## flow/config.mk

```make
export PLATFORM = sky130hd
export DESIGN_NAME = EX_MEM2
export DESIGN_NICKNAME = EX_MEM2
export VERILOG_FILES = /design/flow/design.v
export SDC_FILE = /design/flow/constraint.sdc
export NUM_CORES = 4
export LEC_CHECK = 1
export CORE_UTILIZATION = 30
```

## flow/constraint.sdc

```tcl
current_design EX_MEM2

set clk_period 1.0
set clk_io_pct 0.2

create_clock -name clk0 -period $clk_period [get_ports {clk}]

set non_clock_inputs [all_inputs -no_clocks]
set_input_delay [expr $clk_period * $clk_io_pct] -clock clk0 $non_clock_inputs
set_output_delay [expr $clk_period * $clk_io_pct] -clock clk0 [all_outputs]
```

## flow/design.v

```verilog
module CPU_fw
 (input           clk, reset,
  input   [31:0]  instr, ReadDataM,
  output  [31:0]  PCF,
  output          MemWriteM,
  output  [31:0]  ALUoutM, WriteDataM);
 logic forwardAD,forwardBD, forwardAD2, forwardBD2;
 logic [1:0] forwardAE, forwardBE;
 logic StallF, StallD, flushD,flushE; 
 logic RegWriteD, RegWriteE, RegWriteM, RegWriteW; 
 logic pcsrc, BranchD, BranchE, BranchM;
 logic MemtoRegD, MemtoRegE, MemtoRegM, MemtoRegW;
 logic MemWriteD;
 logic ALU_srcD, ALU_srcE;
 logic RegDstD, RegDstE;
 logic zero, zeroM, flag;
 logic [1:0] ALUop;
 logic [2:0] ALU_ctrlD, ALU_ctrlE;
 logic [31:0]PC_val, nextPC, nextPCD,   PCBranchD;  
 logic [4:0]WriteRegM, WriteRegE, WriteRegW; 
 logic [4:0]RsD,RsE,RdD,RdE, RtD, RtE;
 logic [5:0]op, funct;
 logic [31:0] instrD, signImmD, signImmE,signImmsh;
 logic [31:0] WriteDataD, WriteDataD2, WriteDataE,WriteDataE2;
 logic [31:0] srcAD, srcAD2, srcAE, srcAE2, srcCD, srcCE, srcBE;
 logic [31:0] compAD, compBD;
 logic [31:0] ALUoutE, ALUoutW;
 logic [31:0] ResultW, ReadDataW;
   always_ff @(instr) $display("pcsrc=%h", pcsrc);
   always_ff @(nextPC) $display("pcnext: %h", PC_val);
   always_ff @(PCF) $display("current pc: %h", PCF);
  flopr #(32) pcreg(.en(StallF), .clk(clk), .reset(reset), .d(PC_val), .q(PCF));
  adder       pcadd1(.a(PCF), .b(32'b100), .y(nextPC));
  mux2 #(32) pcmux(.d0(nextPC), .d1(PCBranchD), .s(pcsrc), .y(PC_val));
  IF_ID2 if_id(.clk(clk), .reset(flushD), .en(StallD), .instr(instr), .nextPC(PC_val), 
  	.instrD(instrD), .nextPCD(nextPCD));
  maindec ctrl(.op(op), .regwrite(RegWriteD), .memtoreg(MemtoRegD), .memwrite(MemWriteD), .branch(BranchD),
             .alusrc(ALUsrcD), .regdst(RegDstD), .jump(JumpD), .aluop(ALUop));
  aludec2  adec(.flag(flag),.funct(funct), .aluop(ALUop), .alucontrol(ALU_ctrlD));  
  assign RsD[4:0]=instrD[25:21];
  assign RtD[4:0]=instrD[20:16];
  assign RdD[4:0]=instrD[15:11];
  assign op[5:0] = instrD[31:26];
  assign funct[5:0] = instrD[5:0];
  assign flag = instrD[6]; 
  signext  sign_next(.a(instrD[15:0]), .y(signImmD));
  regfile2  reg_file(.clk(clk),.we3(RegWriteW),.ra1(RsD), .ra2(instrD[20:16]), .ra3(instrD[15:11]), .wa3(WriteRegW), .wd3(ResultW),
  	.rd1(srcAD), .rd2(WriteDataD), .rd3(srcCD)); 
  mux2 #(32) fwmuxD1(.d0(srcAD),.d1(ALUoutM),.s(forwardAD),.y(compAD));
  mux2 #(32) fwmuxD2(.d0(WriteDataD), .d1(ALUoutM), .s(forwardBD), .y(compBD));
  mux2 #(32) fwmuxD3(.d0(srcAD),.d1(ResultW),.s(forwardAD2),.y(srcAD2)); 
  mux2 #(32) fwmuxD4(.d0(WriteDataD),.d1(ResultW),.s(forwardBD2),.y(WriteDataD2));
  sl2  immsh(.a(signImmD), .y(signImmsh));
  adder  pcadd2(.a(nextPCD), .b(signImmsh), .y(PCBranchD));
  assign pcsrc = BranchD & (compAD==compBD);
  assign flushD=reset|pcsrc;
  ID_EX2 id_ex(.clk(clk), .reset(reset),.flushE(flushE), .RegWriteD(RegWriteD), .MemtoRegD(MemtoRegD), .MemWriteD(MemWriteD), 
  	 .ALUsrcD(ALUsrcD), .RegDstD(RegDstD),.ALU_ctrlD(ALU_ctrlD),.RtD(RtD), .RsD(RsD), .RdD(RdD),
	.srcAD(srcAD2), .srcCD(srcCD),.signImmD(signImmD), .WriteDataD(WriteDataD2),
	.RegWriteE(RegWriteE), .MemtoRegE(MemtoRegE), .MemWriteE(MemWriteE),   .ALUsrcE(ALUsrcE), .RegDstE(RegDstE),
  	.ALU_ctrlE(ALU_ctrlE), .RtE(RtE), .RdE(RdE), .RsE(RsE), .signImmE(signImmE), .srcAE(srcAE),.srcCE(srcCE), .WriteDataE(WriteDataE));
  mux2 #(32)  ALUsrcmux(.d0(WriteDataE2), .d1(signImmE), .s(ALUsrcE), .y(srcBE));		
  ALU2  alu(.clk(clk), .reset(reset), .stall(StallF), .a(srcAE2), .b(srcBE), .c(srcCE), .control(ALU_ctrlE), .result(ALUoutE), .zero(zero));
  mux3 #(32) fwmuxE1(.d0(srcAE), .d1(ResultW), .d2(ALUoutM), .s(forwardAE), .y(srcAE2));
  mux3 #(32) fwmuxE2(.d0(WriteDataE), .d1(ResultW), .d2(ALUoutM), .s(forwardBE), .y(WriteDataE2));
  mux2 #(5)   regmux(.d0(RtE), .d1(RdE), .s(RegDstE), .y(WriteRegE)); 
  EX_MEM2 ex_mem (.clk(clk),.reset(reset), .RegWriteE(RegWriteE), .MemtoRegE(MemtoRegE), .MemWriteE(MemWriteE),  
  .zero(zero), .ALUoutE(ALUoutE), .WriteDataE(WriteDataE2), .WriteRegE(WriteRegE),
  .RegWriteM(RegWriteM), .MemtoRegM(MemtoRegM), .MemWriteM(MemWriteM),  .zeroM(zeroM), 
  .ALUoutM(ALUoutM), .WriteDataM(WriteDataM), .WriteRegM(WriteRegM));
  MEM_WB2 mem_wb(.clk(clk), .reset(reset),.RegWriteM(RegWriteM), .MemtoRegM(MemtoRegM),.ALUoutM(ALUoutM), .ReadDataM(ReadDataM),
  .WriteRegM(WriteRegM), .RegWriteW(RegWriteW), .MemtoRegW(MemtoRegW), .ALUoutW(ALUoutW), .ReadDataW(ReadDataW),
  .WriteRegW(WriteRegW));
  mux2 #(32)  resmux(.d0(ALUoutW), .d1(ReadDataW), .s(MemtoRegW), .y(ResultW));
  hazard_ctrl hazard(.RegWriteW(RegWriteW), .RegWriteM(RegWriteM), .RegWriteE(RegWriteE), 
   .MemtoRegE(MemtoRegE), .MemtoRegM(MemtoRegM), .BranchD(BranchD), .WriteRegM(WriteRegM), 
   .WriteRegE(WriteRegE), .WriteRegW(WriteRegW), .RsD(RsD), .RtD(RtD), .RsE(RsE), .RdE(RdE), 
   .RtE(RtE), .forwardAD(forwardAD), .forwardBD(forwardBD), .forwardAD2(forwardAD2), .forwardBD2(forwardBD2), .forwardAE(forwardAE), .forwardBE(forwardBE), .StallD(StallD),
   .StallF(StallF), .FlushE(flushE));
endmodule
module IF_ID2
 (input logic clk, reset, en,
  input logic [31:0] instr, nextPC,
  output logic [31:0] instrD, nextPCD 
 );
 always_ff @(posedge clk) begin
     if(reset==1'b1)begin
	instrD <= '0;
        nextPCD <= '0; 
     end
     else begin
	if(en==1'b1)begin
          $display ("StallD");
        end
	else begin
	  instrD <= instr;
          nextPCD <= nextPC; 
        end
     end
 end
endmodule
module ID_EX2
 (input logic clk, reset,
  input logic flushE, RegWriteD, MemtoRegD, MemWriteD,  ALUsrcD, RegDstD,
  input logic [2:0] ALU_ctrlD,
  input logic [4:0] RtD, RsD, RdD,
  input logic [31:0] srcAD, srcCD, signImmD, WriteDataD,
  output logic RegWriteE, MemtoRegE, MemWriteE,   ALUsrcE, RegDstE,
  output logic [2:0] ALU_ctrlE,
  output logic [4:0] RtE, RdE, RsE,
  output logic [31:0] signImmE, srcAE, srcCE, WriteDataE
 );
 always_ff @(posedge clk) begin
    if(flushE==1'b1|reset==1'b1)begin
	{RegWriteE, MemtoRegE, MemWriteE, ALU_ctrlE} <= '0;
	{ALUsrcE, RegDstE, srcAE, WriteDataE, RsE, RtE, RdE} <= '0;
	{signImmE , srcCE}<= '0;
    end
    else begin
	RegWriteE <= RegWriteD;
	MemtoRegE <= MemtoRegD;
	MemWriteE <= MemWriteD;
	ALU_ctrlE <= ALU_ctrlD;
	ALUsrcE <= ALUsrcD;
	RegDstE <= RegDstD;
	srcAE<= srcAD;
	srcCE<= srcCD;
	WriteDataE <= WriteDataD;
	RsE<= RsD;
	RtE <= RtD;
	RdE <= RdD;
	signImmE <= signImmD;
    end
 end
endmodule
module EX_MEM2
 (input logic clk, reset,
  input logic RegWriteE, MemtoRegE, MemWriteE,  
  input logic zero, 
  input logic [31:0] ALUoutE, WriteDataE, 
  input logic [4:0] WriteRegE, 
  output logic RegWriteM, MemtoRegM, MemWriteM,  
  output logic zeroM, 
  output logic [31:0] ALUoutM, WriteDataM, 
  output logic [4:0] WriteRegM);
  always_ff @(posedge clk) begin
 	if(reset==1'b1)begin
	RegWriteM<='0;
	MemtoRegM<='0;
	MemWriteM<='0;
	zeroM<='0;
	ALUoutM<='0;
	WriteDataM<='0;
	WriteRegM<='0;
	end
	else begin
	RegWriteM<=RegWriteE;
	MemtoRegM<=MemtoRegE;
	MemWriteM<=MemWriteE;
	zeroM<=zero;
	ALUoutM<=ALUoutE;
	WriteDataM<=WriteDataE;
	WriteRegM<=WriteRegE;
   	end
      end
endmodule
module MEM_WB2
 (input logic clk, reset,
  input logic RegWriteM,
  input logic MemtoRegM,
  input logic [31:0] ALUoutM, ReadDataM,
  input logic [4:0] WriteRegM,
  output logic RegWriteW,
  output logic MemtoRegW,
  output logic [31:0] ALUoutW, ReadDataW,
  output logic [4:0] WriteRegW);
 always_ff @(posedge clk)
	begin
	  if(reset==1'b1)begin
	   RegWriteW<='0;
	   MemtoRegW<='0;
	   ALUoutW<='0;
	   ReadDataW<='0;
	   WriteRegW<='0;
	  end
	  else begin
           RegWriteW<=RegWriteM;
	   MemtoRegW<=MemtoRegM;
	   ALUoutW<=ALUoutM;
	   ReadDataW<=ReadDataM;
	   WriteRegW<=WriteRegM;
	  end
	end
endmodule
```

## flow/run.sh

```bash
#!/bin/bash
# OpenROAD 26Q1-2900-gdf79404cd8, Yosys 0.63+post, stock flow scripts
make -C /OpenROAD-flow-scripts/flow DESIGN_CONFIG=/design/flow/config.mk WORK_HOME=/design/flow/orfs finish
```

==> summary.txt <==
Implementation results. In this run the remaining antenna-violating nets after routing total 0. By instance count after routing, the leading logic cell types are sky130_fd_sc_hd__buf_2, sky130_fd_sc_hd__nor2b_1, sky130_fd_sc_hd__clkdlybuf4s50_1. Broken down by cell family, the worst path's largest delay share belongs to flip-flops. Antenna diode instance count landed at 0. Of the cells placed in the final design, the portion with a size suffix greater than 1 is 0.297. The routed design shows a wire length per standard cell of ~12 µm. Number of cells produced by synthesis landed at about 150. Maximum fanout encountered on the critical timing path landed at 1. The worst VDD IR drop from the latest analysis is 865 µV. Per the summary, power density relative to cell area is about 1700 nW/µm².

Post-synthesis instance area landed at approximately 2000 µm². Setup repair after global routing could not meet its margin everywhere. Total leakage power landed at 1.51 nW. The first global-routing pass estimated approximately 7.3 mm of wire.

The floorplan step records an initial core utilization of 0.313. Per STA, the worst path is made up of buf_2. Max-slew violation count landed at 0. The placement summary gives the final routability congestion estimate as 0.723. Portion of the post-synthesis area used by sequential elements landed at 0.728. Number of levels in the clock H-tree landed at 3. The die covers between 7000 and 8000 µm². The synthesis stat section lists a flop and latch total of between 70 and 80. The run finished with clean final reports. Number of buffers on the longest clock path landed at 2. The number of antenna violations at the first check in global routing is 0. The placement stage leaves a total instance area of 3520 µm². TritonCTS created 9 clock buffers.

Port buffer count landed at about 150. Tally of max-capacitance violations landed at 0. Delay of the slowest cell on the worst path landed at slightly above 300 ps. STA classifies the critical path startpoint as a flip-flop.

CTS placed an instance of sky130_fd_sc_hd__clkbuf_8 at the clock tree root. OpenSTA lists the critical path startpoint as WriteDataM[5]$_SDFF_PP0_. Overall routing resource usage recorded by global route was 0.135. Counting distinct cell types in the post-synthesis netlist gives 3.

For reference, the clock transition at the flip-flops on the worst setup and hold paths is around 70 ps. Number of clock sinks seen by CTS landed at 73. The number of global-route vias before repair was around 1400.

Maximum number of pins on one net before global-route repair landed at 44. Cell depth of the worst setup path landed at 1. Max-slew headroom at the worst pin landed at 0.867. Of the available clock period, the critical path in the final layout requires 0.945. Number of detailed-routing iterations run before antenna repair landed at 21. The transition time recorded at the tightest slew-check pin is ~200 ps. Final tally of setup violations landed at 0. Post-synthesis, Yosys gives the total cell area as 2010 µm².

Buffers inserted to repair hold after CTS numbered 0. Y dimension of the die landed at approximately 84 µm. Chip width landed at about 84 µm. Global routing finished with a remaining overflow of 0. The largest individual stage delay along the critical path comes from the cell sky130_fd_sc_hd__dfxtp_2. Number of cells in the yosys synthesis report landed at ~150. Per the post-synthesis stats, the area per cell is 13.0 µm².

Arrival time at the worst endpoint landed at about 750 ps. Detailed-route wire length landed at between 4 and 5 mm. TritonCTS built the clock tree. Filler cell count landed at slightly below 600.

Row count landed at 29. Count of endpoints failing hold in the final timing report landed at 0. The tightest min-delay check is of the input pin to flip-flop type. Number of cells after detailed placement landed at 372. Average via count per standard cell landed at about 3.8.

The detailed router finished its first iteration with around 46 violations. Number of buffers and inverters on the critical path landed at 1. Sum of negative setup slack landed at 0 ps. The final timing report derives a shortest allowable period of around 950 ps. Leaving out fill and tap cells, the most frequent cell in the layout is sky130_fd_sc_hd__buf_2. Summing over every cut layer, the via total after detailed routing is ~1500. The logs give a warning total of 26. At the worst endpoint, the required time is roughly 800 ps.

The area taken by sequential standard cells is reported as 1460 µm². Total of warnings raised by yosys landed at 1. The worst setup path is captured at an output port.

Area of the placeable core landed at 6420 µm². Maximum clock rate landed at 1060 MHz. In the routed design, unresolved DRC markers number 0. According to the timing report, the critical path is captured at WriteDataM[5]. Leaving out filler cells and counting taps, the final layout contains ~390. Once detailed placement completed, the half-perimeter wirelength came to 3.16 mm. Post-synthesis to final-layout area growth landed at 65.3%. The setup path with the least slack is of type flip-flop to output port.

For this run, the share of the core covered by cells in the final layout is 0.517. Top-level port count landed at 148. The area taken by multi-input combinational cells is reported as 457 µm².

Design area landed at 3320 µm².
## per-layer routing
metal / up-vias / wire [µm] / part of all wire / global-route usage
li1: 760 / - / - / -
met1: 622 / 1880 / 0.41 / 0.198
met2: 88 / 1980 / 0.43 / 0.201
met3: 8 / 638 / 0.14 / 0.0472
met4: 0 / 68 / 0.015 / 0.0266
met5: - / 0 / 0 / 0
## repair_timing
| action | CTS | global route |
|---|---|---|
| pin swaps | 0 | 0 |
| buffers inserted | 0 | 0 |
| gates resized | 222 | 1 |
| setup endpoints to repair | 73 | 1 |
## logic make-up after synthesis
group	count (synthesis)	share of synthesized area
AND/OR/NAND/NOR	73	0.227
buffers and inverters	8	0.0449
flip-flops	73	0.728
## worst min path at each step
| stage | depth (start not counted) | slack (ps) | from | endpoint |
|---|---|---|---|---|
| after CTS | 3 | 280 | reset | ALUoutM[13]$_SDFF_PP0_ |
| after global routing | 3 | 300 | reset | ALUoutM[13]$_SDFF_PP0_ |
| final | 3 | 300 | reset | ALUoutM[11]$_SDFF_PP0_ |
## cell usage after synthesis
cell type | number | area [µm²]
sky130_fd_sc_hd__dfxtp_1 | 73 | 1460
sky130_fd_sc_hd__buf_6 | 8 | 90.1
sky130_fd_sc_hd__nor2b_1 | 73 | 457
## tightest hold or removal path, stage by stage
cell and delay [ps]:
sky130_fd_sc_hd__buf_2 140, sky130_fd_sc_hd__buf_12 180, sky130_fd_sc_hd__nor2b_1 60
## stage by stage
| stage | worst slack [ps] | total power (W) | hold slack [ps] |
|---|---|---|---|
| after floorplan | 399 | 0.00328 | 328 |
| after global placement | 19.4 | 0.00387 | 648 |
| after detailed placement | 24.9 | 0.00387 | 652 |
| after CTS | 30.6 | 0.00569 | 281 |
| after global routing | -1.98 | 0.00588 | 300 |
| final | 54.9 | 0.00558 | 301 |
## power by group
| part | internal (W) | switching (W) | total [W] |
|---|---|---|---|
| registers | 0.00306 | 0.0000289 | 0.00309 |
| logic | 0.000428 | 0.000128 | 0.000556 |
| clock network | 0.000938 | 0.000991 | 0.00193 |
## layout make-up
class	instances	area share
flip-flops and latches	73	0.441
repair buffers	149	0.344
multi-input cells	73	0.138
clock buffers	11	0.0426
well taps	77	0.0290
clock inverters	4	0.00603
## sequential cells by signal, indices dropped and copies added (netlist names)
register	flops
WriteRegM	5
WriteDataM	32
MemtoRegM	1
zeroM	1
RegWriteM	1
ALUoutM	32
MemWriteM	1
Power is estimated from default activity; no workload was simulated.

------------------------------------------------------------

TASK PROMPT:
Every line that contains "config" should be copied out of the data.

RESULT:
## flow/config.mk
make -C /OpenROAD-flow-scripts/flow DESIGN_CONFIG=/design/flow/config.mk WORK_HOME=/design/flow/orfs finish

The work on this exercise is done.